Viscosity of Several Liquid Hydrocarbons as a Function of Temperature, Pressure, and Free Volume

Abstract

Viscosity measurements have been made on nine pure hydrocarbon liquids at six temperatures ranging from 15.56° to 135°C and at pressures as high as 4000 bars. The samples included rigid bicyclic compounds of relatively high symmetry and three n‐alkanes, n‐C₁₂, n‐C₁₅, and n‐C₁₈. These data were analyzed using the Eyring significant‐structure theory, the Cohen—Turnbull free‐volume model, and the empirical Doolittle equations. All of these equations produced essentially identical fits to the data at atmospheric pressure.
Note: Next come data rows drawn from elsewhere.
`config.mk`:
```
export PLATFORM = sky130hd
export DESIGN_NAME = sec_alarm_counter
export DESIGN_NICKNAME = d
export VERILOG_FILES = /design/src/rtl/sac_pkg.sv /design/src/rtl/sac_regdec.sv /design/src/rtl/sac_counter.sv /design/src/rtl/sac_alarm.sv /design/src/rtl/sec_alarm_counter.sv
export SDC_FILE = /design/constraint.sdc
export NUM_CORES = 1
export LEC_CHECK = 0
export ABC_AREA = 1
export BUFFER_PORTS_ARGS = -buffer_cell sky130_fd_sc_hd__buf_2
export CORE_MARGIN = 1
export CORE_UTILIZATION = 30
export CTS_CLUSTER_DIAMETER = 60
export DETAILED_ROUTE_END_ITERATION = 8
export GPL_ROUTABILITY_DRIVEN = 0
export GPL_TIMING_DRIVEN = 0
export PLACE_DENSITY = 0.48
export SETUP_SLACK_MARGIN = 0.4
export SLEW_MARGIN = 0
export SYNTH_ARGS = -nofsm -noshare
export SYNTH_HDL_FRONTEND = slang
export SYNTH_SLANG_ARGS = --single-unit
```
`constraint.sdc`:
```
create_clock -name clk -period 1.6 [get_ports clk]
set_input_delay 0.16 -clock clk [delete_from_list [all_inputs] [get_ports clk]]
set_output_delay 0.16 -clock clk [all_outputs]
set_load 0.02 [all_outputs]
```
`src/rtl/sac_pkg.sv`:
```
// Shared constants for the seconds/alarm counter: fixed register offsets
// and bit positions. Offsets that depend on the byte count are derived
// in the modules from their NB parameter.
package sac_pkg;
    localparam int SAC_NBYTES   = 4;
    localparam int SAC_DW       = 8;
    localparam int SAC_AW       = 4;
    localparam int OFF_CTRL     = 0;
    localparam int OFF_ACTL     = 1;
    localparam int OFF_WWIN     = 2;
    localparam int RUN_BIT      = 7;
    localparam int AEN_BIT      = 7;
    localparam int ACLR_BIT     = 0;

    typedef struct packed {
        logic ctrl;
        logic actl;
        logic aclr;
    } sac_wstb_t;
endpackage

```
`src/rtl/sac_regdec.sv`:
```
// Address decoder and read multiplexer. Turns the host write strobe into
// one strobe per register and selects read data combinationally.
// Assumes ADDR_W wide enough for OFF_WWIN + 3*NB addresses.
module sac_regdec
    import sac_pkg::*;
#(
    parameter int NB     = SAC_NBYTES,
    parameter int DW     = SAC_DW,
    parameter int ADDR_W = SAC_AW
) (
    input  logic [ADDR_W-1:0] addr_i,
    input  logic              we_i,
    input  logic              run_i,
    input  logic              aen_i,
    input  logic [NB*DW-1:0]  count_i,
    input  logic [NB*DW-1:0]  aval_i,
    output sac_wstb_t         wstb_o,
    output logic [NB-1:0]     wwin_we_o,
    output logic [NB-1:0]     aval_we_o,
    output logic [DW-1:0]     rdata_o
);
    localparam int OFF_RWIN  = OFF_WWIN + NB;
    localparam int OFF_AVAL  = OFF_RWIN + NB;
    localparam int OFF_ACTL2 = OFF_AVAL + NB;

    logic [31:0] addr_w;
    assign addr_w = 32'(addr_i);

    // Single-register write strobes.
    assign wstb_o.ctrl = we_i && (addr_w == 32'(OFF_CTRL));
    assign wstb_o.actl = we_i && (addr_w == 32'(OFF_ACTL));
    assign wstb_o.aclr = we_i && (addr_w == 32'(OFF_ACTL2));

    // Per-byte write strobes for the write window and the alarm value.
    for (genvar i = 0; i < NB; i++) begin : g_bstb
        assign wwin_we_o[i] = we_i && (addr_w == 32'(OFF_WWIN + i));
        assign aval_we_o[i] = we_i && (addr_w == 32'(OFF_AVAL + i));
    end

    // Read multiplexer; unmapped and write-only addresses return zero.
    always_comb begin
        rdata_o = '0;
        if (addr_w == 32'(OFF_CTRL)) rdata_o[RUN_BIT] = run_i;
        if (addr_w == 32'(OFF_ACTL)) rdata_o[AEN_BIT] = aen_i;
        for (int i = 0; i < NB; i++) begin
            if (addr_w == 32'(OFF_RWIN + i)) rdata_o = count_i[i*DW +: DW];
            if (addr_w == 32'(OFF_AVAL + i)) rdata_o = aval_i[i*DW +: DW];
        end
    end

    // at most one byte strobe is active for any write.
    always_comb begin
        a_r2_onehot: assert ($onehot0({wwin_we_o, aval_we_o, wstb_o.ctrl, wstb_o.actl, wstb_o.aclr}));
    end
endmodule

```
`src/rtl/sac_counter.sv`:
```
// Seconds counter with run control and byte-wise time loading.
// Upper bytes are held until the lowest byte is written, which commits
// the whole value. A commit wins over a tick in the same cycle.
// Assumes tick_i is a one-cycle pulse and NB >= 2.
module sac_counter
    import sac_pkg::*;
#(
    parameter int NB = SAC_NBYTES,
    parameter int DW = SAC_DW
) (
    input  logic             clk,
    input  logic             rst_n,
    input  logic             tick_i,
    input  logic             ctrl_we_i,
    input  logic [NB-1:0]    wwin_we_i,
    input  logic [DW-1:0]    wdata_i,
    output logic             run_o,
    output logic [NB*DW-1:0] count_o
);
    localparam int CW = NB * DW;

    logic [NB-1:1][DW-1:0] shadow_q;
    logic [CW-1:0]         count_q;
    logic                  run_q;

    // Run control bit.
    always_ff @(posedge clk) begin
        if (!rst_n)          run_q <= 1'b0;
        else if (ctrl_we_i)  run_q <= wdata_i[RUN_BIT];
    end

    // Holding registers for the upper bytes of a new time.
    always_ff @(posedge clk) begin
        if (!rst_n) shadow_q <= '0;
        else begin
            for (int i = 1; i < NB; i++)
                if (wwin_we_i[i]) shadow_q[i] <= wdata_i;
        end
    end

    // Count: commit has priority, otherwise step on a running tick.
    always_ff @(posedge clk) begin
        if (!rst_n)                count_q <= '0;
        else if (wwin_we_i[0])     count_q <= {shadow_q, wdata_i};
        else if (run_q && tick_i)  count_q <= count_q + 1'b1;
    end

    assign run_o   = run_q;
    assign count_o = count_q;

    // stopped and not loaded means the count holds.
    a_r3_halt: assert property (@(posedge clk) disable iff (!rst_n)
        (!run_q && !wwin_we_i[0]) |=> $stable(count_q));
    // a running tick steps by one, modulo the count width.
    a_r4_step: assert property (@(posedge clk) disable iff (!rst_n)
        (run_q && tick_i && !wwin_we_i[0]) |=> (count_q == $past(count_q) + 1'b1));
    // a lowest-byte write loads held bytes plus data, tick ignored.
    a_r6_commit: assert property (@(posedge clk) disable iff (!rst_n)
        wwin_we_i[0] |=> (count_q == {$past(shadow_q), $past(wdata_i)}));
endmodule

```
`src/rtl/sac_alarm.sv`:
```
// Alarm value, enable and latched pending flag. A match sets the flag
// while enabled; only a write with the clear bit set lowers it, and the
// clear wins if it coincides with a match.
module sac_alarm
    import sac_pkg::*;
#(
    parameter int NB = SAC_NBYTES,
    parameter int DW = SAC_DW
) (
    input  logic             clk,
    input  logic             rst_n,
    input  logic             actl_we_i,
    input  logic             aclr_we_i,
    input  logic [NB-1:0]    aval_we_i,
    input  logic [DW-1:0]    wdata_i,
    input  logic [NB*DW-1:0] count_i,
    output logic             aen_o,
    output logic [NB*DW-1:0] aval_o,
    output logic             irq_o
);
    logic [NB-1:0][DW-1:0] aval_q;
    logic                  aen_q;
    logic                  pend_q;
    logic                  clr;
    logic                  hit;

    assign clr = aclr_we_i && wdata_i[ACLR_BIT];
    assign hit = aen_q && (count_i == aval_q);

    // Alarm enable bit.
    always_ff @(posedge clk) begin
        if (!rst_n)         aen_q <= 1'b0;
        else if (actl_we_i) aen_q <= wdata_i[AEN_BIT];
    end

    // Alarm compare value, byte-writable.
    always_ff @(posedge clk) begin
        if (!rst_n) aval_q <= '0;
        else begin
            for (int i = 0; i < NB; i++)
                if (aval_we_i[i]) aval_q[i] <= wdata_i;
        end
    end

    // Pending flag: clear first, then set on an enabled match.
    always_ff @(posedge clk) begin
        if (!rst_n)   pend_q <= 1'b0;
        else if (clr) pend_q <= 1'b0;
        else if (hit) pend_q <= 1'b1;
    end

    assign aen_o  = aen_q;
    assign aval_o = aval_q;
    assign irq_o  = pend_q;

    // a rise needs an enabled match in the previous cycle.
    a_r8_rise_cause: assert property (@(posedge clk) disable iff (!rst_n)
        $rose(irq_o) |-> ($past(aen_q) && ($past(count_i) == $past(aval_q))));
    // disabled and idle stays idle.
    a_r8_quiet: assert property (@(posedge clk) disable iff (!rst_n)
        (!aen_q && !irq_o) |=> !irq_o);
    // the level holds until a clear.
    a_r9_hold: assert property (@(posedge clk) disable iff (!rst_n)
        (irq_o && !clr) |=> irq_o);
    // a clear drops the level at the next edge.
    a_r9_clear: assert property (@(posedge clk) disable iff (!rst_n)
        clr |=> !irq_o);
endmodule

```
`src/rtl/sec_alarm_counter.sv`:
```
// Top level: seconds counter with alarm behind an 8-bit register port.
// Assumes a one-cycle tick pulse per second from outside the block.
module sec_alarm_counter
    import sac_pkg::*;
#(
    parameter int NB     = SAC_NBYTES,
    parameter int DW     = SAC_DW,
    parameter int ADDR_W = SAC_AW
) (
    input  logic              clk,
    input  logic              rst_n,
    input  logic              tick_i,
    input  logic [ADDR_W-1:0] reg_addr_i,
    input  logic              reg_we_i,
    input  logic [DW-1:0]     reg_wdata_i,
    output logic [DW-1:0]     reg_rdata_o,
    output logic              alarm_irq_o
);
    localparam int CW = NB * DW;

    sac_wstb_t     wstb;
    logic [NB-1:0] wwin_we;
    logic [NB-1:0] aval_we;
    logic          run;
    logic          aen;
    logic [CW-1:0] count;
    logic [CW-1:0] aval;

    sac_regdec #(.NB(NB), .DW(DW), .ADDR_W(ADDR_W)) u_dec (
        .addr_i    (reg_addr_i),
        .we_i      (reg_we_i),
        .run_i     (run),
        .aen_i     (aen),
        .count_i   (count),
        .aval_i    (aval),
        .wstb_o    (wstb),
        .wwin_we_o (wwin_we),
        .aval_we_o (aval_we),
        .rdata_o   (reg_rdata_o)
    );

    sac_counter #(.NB(NB), .DW(DW)) u_cnt (
        .clk       (clk),
        .rst_n     (rst_n),
        .tick_i    (tick_i),
        .ctrl_we_i (wstb.ctrl),
        .wwin_we_i (wwin_we),
        .wdata_i   (reg_wdata_i),
        .run_o     (run),
        .count_o   (count)
    );

    sac_alarm #(.NB(NB), .DW(DW)) u_alm (
        .clk       (clk),
        .rst_n     (rst_n),
        .actl_we_i (wstb.actl),
        .aclr_we_i (wstb.aclr),
        .aval_we_i (aval_we),
        .wdata_i   (reg_wdata_i),
        .count_i   (count),
        .aen_o     (aen),
        .aval_o    (aval),
        .irq_o     (alarm_irq_o)
    );
endmodule

```
==> results by group <==
Outcome
  • Outcome: complete, but fails checks
  • Failing checks: negative setup slack

Yosys
  • Post-synthesis sequential area ratio: 33.94%
  • Yosys top cell area share: 33.94%
  • Syn Area/Cell: 6.241 µm²
  • Largest area contributor in the synthesized netlist: dfxtp_1
  • Gate Count Post-Synth: 860
  • Netlist Area Pre-Place: 0.005368 mm²
  • Syn_nets: 877
  • Top post-synthesis cells by area: dfxtp_1, nand2_1, a21oi_1
  • Synth unique cells: 32
  • Syn. warnings: 0
  • Register bit total from synthesis: 91

Power and ir drop
  • Pwr dens: 712.0 mW/mm²
  • Leakage: 2.624 nW
  • Clock Power Share: 45.1%
  • Peak supply drop: 0.0005256 V
  • Int Power: 0.003605 W
  • Part of the power in registers: 46.3%
  • Combinational power share: 8.7%
  • Sw Pwr: 0.001371 W
  • Net Sw Frac: 27.55%

Cells and area
  • FILL cells: 1,875
  • Core Util, Final: 40.27%
  • Layout net count: 943
  • Layout area overhead: 30.21%
  • Commonest non-fill, non-tap cells in the layout: nand2_1, inv_1, a21oi_1, nor2_1, dfxtp_1
  • Ant diodes: 0
  • Share of cells above drive strength 1: 27.07%
  • Non-Filler Instances: 1,156
  • Commonest non-fill, non-tap cell in the layout: nand2_1

Worst hold path
  • Worst Hold End: u_cnt.count_o[3]
  • Min-delay worst type: input pin to register
  • Min-Delay Path Depth: 3
  • Min-delay src: rst_n

CTS
  • CTS tree: yes
  • Clock H-tree levels: 3
  • TritonCTS Sinks: 91
  • Clock Tree Root: clkbuf_16
  • Clock-pin slew on the worst setup and hold paths: 60 ps
  • CTS buffer count: 9
  • CTS max path bufs: 2
  • Skew-Pair Late Insertion Delay: 360 ps
  • Post-CTS Hold Buffers: 0

Global routing
  • Number of global-route vias before repair: 5,290
  • Largest net degree at the start of global routing: 16
  • Initial antenna violation count: 0
  • Overflow after GRT: 0
  • First-pass GRT wire length: 32,310 µm
  • GRT Total Usage: 24.31%

Critical path
  • Crit Path Category: register to primary output
  • Worst EP arrival: 1500 ps
  • Worst R2R Setup Slack: 20 ps
  • Crit Reg-Reg Startpoint: u_cnt.count_o[1]
  • R2r worst-path depth: 11
  • CP Capture Type: primary output
  • R2r endpoint: u_cnt.count_o[18]
  • Critical path startpoint category: register
  • CP Data Required Time: 1440 ps
  • CP Launch Point: u_cnt.count_o[9]
  • Crit Path Max Fanout: 4

STA
  • Final Critical Period: 1660 ps
  • Slew Viols, Final: 0
  • Final period util: 103.8%
  • Max Fclk: 602.3 MHz
  • Slew @ Worst Pin: 792.2 ps
  • Final critical-path setup slack: -60.42 ps
  • Final setup viols: 4
  • Fin Hold WS: 106.7 ps
  • Clk_skew: 10.78 ps
  • Worst rel slew slack: 47.18%
  • RSZ-0062 raised after global routing: yes
  • Final-report hold violation count: 0

Floorplanning
  • Die area: 0.01843 mm²
  • Std-Cell Rows: 48
  • Core area: 0.01736 mm²
  • Chip Width: 135.8 µm
  • I/O pins: 25
  • Initial Utilization: 30.93%
  • Die Height: 135.8 µm

Route
  • Detail Route Antenna Nets: 0
  • Residual DRC: 0
  • Routed WL: 21,760 µm
  • Vias: 5,880
  • Via density: 5.087
  • Drt initial violations: 543
  • TritonRoute pass-1 iters: 5
  • WL/cell: 18.82 µm

Job
  • Max-Cap Viols: 0

Place
  • PortBufs: 21
  • HPWL after DPL: 16,050 µm
  • Placed cell count: 1,106
==> cells in the mapped netlist (all sizes together) <==
| master | n |
|---|---|
| ha | 1 |
| o2111ai | 8 |
| dfxtp | 91 |
| o221ai | 1 |
| nor2 | 117 |
| nand3 | 45 |
| xnor2 | 6 |
| nand2 | 258 |
| o21ai | 62 |
| a31oi | 1 |
| xor2 | 12 |
| nor3 | 1 |
| inv | 103 |
| buf | 19 |
| clkinv | 1 |
| clkbuf | 12 |
| nand4 | 12 |
| a21oi | 90 |
| o22ai | 17 |
| o31ai | 1 |
| a211oi | 2 |
==> power groups by stage <==
stage	clock (W)	sequential, W	combinational (W)
after detailed placement	0	0.00238	0.000383
after global routing	0.00234	0.00231	0.000470
final	0.00224	0.00230	0.000432
after floorplan	0	0.00237	0.000224
after global placement	0	0.00238	0.000385
after CTS	0.00227	0.00231	0.000403
==> cell type report <==
cell class,count,area [µm²],share of cell area [%]
buffer,31,183.9,2.632
clock buffer,10,229.0,3.276
clock inverter,6,65.06,0.9309
inverter,104,417.9,5.979
multi-input combinational,634,3438,49.19
sequential,91,1908,27.30
tap,225,281.5,4.028
timing repair buffer,55,465.4,6.660
==> critical path: stages (launching register included) <==
cell and delay, ps:
dfxtp_4 370, inv_2 120, o2111ai_2 170, nor2_1 160, nand4_1 140, buf_2 190
==> state kept, by name, summed over array words and instances (netlist names) <==
| register | cells |
|---|---|
| u_alm.aval_o | 32 |
| u_alm.aen_o | 1 |
| u_cnt.count_o | 32 |
| u_cnt.run_o | 1 |
| u_alm.irq_o | 1 |
| u_cnt.shadow_q | 24 |
==> how the worst max path moves through the flow <==
stage / slack, ps / cells after the start / endpoint
after floorplan: 240 / 10 / u_cnt.count_o[18]
after global placement: -220 / 8 / reg_rdata_o[2]
after detailed placement: -200 / 8 / reg_rdata_o[2]
after CTS: -80 / 9 / reg_rdata_o[7]
after global routing: -90 / 9 / reg_rdata_o[7]
final: -60 / 5 / reg_rdata_o[1]
==> routing by layer <==
metal / track usage [%] / vias to the layer above / wire length, µm
met5: 0 / - / 0
met4: 6.429 / 0 / 391
met3: 3.255 / 32 / 1184
met2: 39.00 / 203 / 10020
met1: 33.89 / 2732 / 10160
li1: - / 2913 / -
==> kinds of logic (layout without fill, tap and decap cells) <==
group	count (synthesis)	in the layout	synth area share, %
AO/OA/AOI/OAI	182	182	18.16
flip-flops	91	91	33.94
XOR/XNOR	18	18	2.937
AND/OR/NAND/NOR	433	433	34.36
buffers and inverters	135	206	10.37
adder cells (fa/ha/maj)	1	1	0.2331
==> through the flow <==
stage / power (W) / TNS [ps] / cell area (µm²) / worst slack [ps]
floorplan: 0.002593 / 0 / 5474 / 236.5
global placement: 0.002764 / -2117 / 5861 / -221.0
detailed placement: 0.002762 / -1773 / 5861 / -197.9
global route: 0.005119 / -426.4 / 6989 / -91.25
CTS: 0.004982 / -739.0 / 6558 / -84.27
finish: 0.004977 / -91.66 / 6989 / -60.42
==> timing repair <==
item,in CTS,in global routing
buffers inserted,16,18
resized for setup,95,86
endpoints found under the hold margin,0,0
pin swaps,39,44
setup endpoints to repair,45,59
Power figures use the tool's default switching activity.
The hypothesis that the constants v₀ and v_s in these equations represent the specific volume of a ``solid'' or condensed phase was tested by comparing best‐fit values of these constants with experimental values for the solid‐phase specific volume. The Cohen—Turnbull and Doolittle equations were modified for use at elevated pressures with the result that the values of v₀ necessary to satisfy the equations at high pressures were shown to be analogous to the specific volumes of a glassy state at high pressures. Further, the change in v₀ as a function of pressure was compared with the change in the experimental values of the solid‐phase volume at the melting point as a function of pressure and a definite correlation between the two was established.